Há também outro aspeto que emerge do trecho evangélico do dia. De facto, Jesus lamenta-se sobre Jerusalém, «porque — disse — não reconheceste o tempo no qual foste visitada por Deus, pelos patriarcas e pelos profetas». O Pontífice sugeriu que na memória de Jesus havia «a parábola divinatória, de quando o patrão envia um seu empregado a receber o dinheiro: é espancado; e depois outro que é assassinado. No final envia o seu filho e o que diz o povo? “Mas este é o filho! Este tem a herança... Matemo-lo! E a herança será nossa!”». É a explicação do que se entende por «hora da visita», isto é: «Jesus é o filho que vem e não é reconhecido. É rejeitado!». Com efeito, no Evangelho de João lê-se: «Veio até eles mas eles não o aceitaram», «a luz veio e o povo escolheu as trevas». Portanto é isto, explicou Francisco «que faz sofrer o coração de Jesus Cristo, esta história de infidelidade, de não-reconhecimento das carícias de Deus, o amor de Deus, de um Deus apaixonado» que quer a felicidade do homem. Jesus, disse o Papa, «viu naquele momento o que o esperava como Filho. E chorou “porque este povo não reconheceu o tempo no qual foi visitado”».

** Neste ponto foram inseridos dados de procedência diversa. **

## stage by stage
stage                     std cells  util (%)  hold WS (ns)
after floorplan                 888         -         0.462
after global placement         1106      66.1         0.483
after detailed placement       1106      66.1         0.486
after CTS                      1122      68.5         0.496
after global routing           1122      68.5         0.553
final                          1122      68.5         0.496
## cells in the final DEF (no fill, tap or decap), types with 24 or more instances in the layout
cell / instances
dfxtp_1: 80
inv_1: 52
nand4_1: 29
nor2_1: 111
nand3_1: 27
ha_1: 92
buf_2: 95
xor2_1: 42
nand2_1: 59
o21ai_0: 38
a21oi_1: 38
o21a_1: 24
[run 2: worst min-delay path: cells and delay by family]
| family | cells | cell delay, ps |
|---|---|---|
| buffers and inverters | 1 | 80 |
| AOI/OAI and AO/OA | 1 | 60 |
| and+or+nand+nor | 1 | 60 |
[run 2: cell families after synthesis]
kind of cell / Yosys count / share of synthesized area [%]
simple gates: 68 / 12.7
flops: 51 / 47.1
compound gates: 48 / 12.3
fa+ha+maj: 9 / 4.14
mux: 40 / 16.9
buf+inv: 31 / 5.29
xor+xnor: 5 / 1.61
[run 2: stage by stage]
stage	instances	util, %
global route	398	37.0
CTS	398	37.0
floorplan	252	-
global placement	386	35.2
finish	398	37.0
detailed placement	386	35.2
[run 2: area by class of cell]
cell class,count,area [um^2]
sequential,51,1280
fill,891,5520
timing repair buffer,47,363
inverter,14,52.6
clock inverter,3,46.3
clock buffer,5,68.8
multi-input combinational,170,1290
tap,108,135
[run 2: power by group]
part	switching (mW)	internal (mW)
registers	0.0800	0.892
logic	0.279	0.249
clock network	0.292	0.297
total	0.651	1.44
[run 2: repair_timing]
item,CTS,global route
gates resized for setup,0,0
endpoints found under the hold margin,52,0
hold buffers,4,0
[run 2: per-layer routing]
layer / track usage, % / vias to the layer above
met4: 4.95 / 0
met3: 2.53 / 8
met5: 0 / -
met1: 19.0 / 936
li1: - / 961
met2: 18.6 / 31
==> src/rtl/fp64n_pkg.sv <==
package fp64n_pkg;
  parameter int SRC_W      = 64;
  parameter int SRC_EXP_W  = 11;
  parameter int SRC_FRAC_W = 52;
  parameter int DST_W      = 32;
  parameter int DST_EXP_W  = 8;
  parameter int DST_FRAC_W = 23;

  localparam int SRC_BIAS   = (1 << (SRC_EXP_W - 1)) - 1;
  localparam int DST_BIAS   = (1 << (DST_EXP_W - 1)) - 1;
  localparam int DROP_W     = SRC_FRAC_W - DST_FRAC_W;
  // biased source exponent of the smallest destination normal
  localparam int MIN_NORM_E = SRC_BIAS - DST_BIAS + 1;
  // smallest biased source exponent still reachable as a subnormal
  localparam int TINY_E     = MIN_NORM_E - DST_FRAC_W;
  localparam int SHIFT_W    = $clog2(DST_FRAC_W + 1);

  typedef enum logic [1:0] {
    PATH_COPY   = 2'd0,
    PATH_DENORM = 2'd1,
    PATH_FLUSH  = 2'd2
  } path_t;
endpackage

Neste ponto, a meditação do Pontífice dirigiu-se à vida diária de cada cristão, porque, disse, «este drama não aconteceu só na história e acabou com Jesus. É o drama de todos os dias». Cada um de nós pode perguntar-se: «Reconheço o tempo no qual fui visitado? Deus visita-me?».

Para fazer compreender melhor o conceito, Francisco fez referência à liturgia de terça-feira passada, na qual se falava de «três momentos da visita de Deus: para corrigir; para entrar em diálogo connosco; e para ser convidado à nossa casa». Naquela ocasião emergiu que «Deus, Jesus está diante de nós, e quando quer corrigir-nos diz-nos: “Desperta! Muda de vida! Isto não está bem!”. Depois, quando quer falar connosco, diz: “Bato à porta e chamo. Abre!”». Como quando disse a Zaqueu: «Desce!» para «ser convidado».

E hoje podemos perguntar: «Como está o meu coração diante da visita de Jesus?». E «fazer um exame de consciência: “Estou atento ao que acontece no meu coração? Sinto? Sei ouvir as palavras de Jesus, quando bate à minha porta, quando me diz: “Desperta! Corrige-te!”; ou quando me diz: “Desce, que quero cear contigo”?». É uma pergunta importante porque «cada um de nós pode cair no mesmo pecado do povo de Israel, no mesmo pecado de Jerusalém: não reconhecer o tempo no qual fomos visitados».

Diante de tantas nossas certezas — «Mas estou certo das minhas ideias. Vou à missa, tenho a certeza» — é preciso recordar que «todos os dias o Senhor nos visita, bate à nossa porta». Então, «devemos aprender a reconhecer isto para não acabar na situação tão dolorosa» descrita pelo profeta Oseias: «Quanto mais os amava, mais os chamava, mais se afastavam de mim». Portanto, repetiu o Papa: «Tu fazes todos os dias um exame de consciência sobre isto? Hoje o Senhor visitou-me? Recebi algum convite, alguma inspiração para o seguir mais de perto, para fazer uma obra de caridade, para rezar um pouco mais?», resumindo, para realizar tudo aquilo para o que «o Senhor nos convida todos os dias para se encontrar connosco?». Portanto, o ensinamento que nasce desta meditação é que Jesus «chora não só por Jerusalém, mas por todos nós» e que ele «dá a sua vida, para que reconheçamos a sua visita». Neste sentido, recordou «uma frase muito vigorosa» de Agostinho: «“Sinto medo de Deus, de Jesus, quando passa!” — “Mas porquê?” — “Tenho medo de não o reconhecer!”». Por isso, concluiu, «se tu não estiveres atento ao teu coração, nunca saberás se Jesus te visita ou não».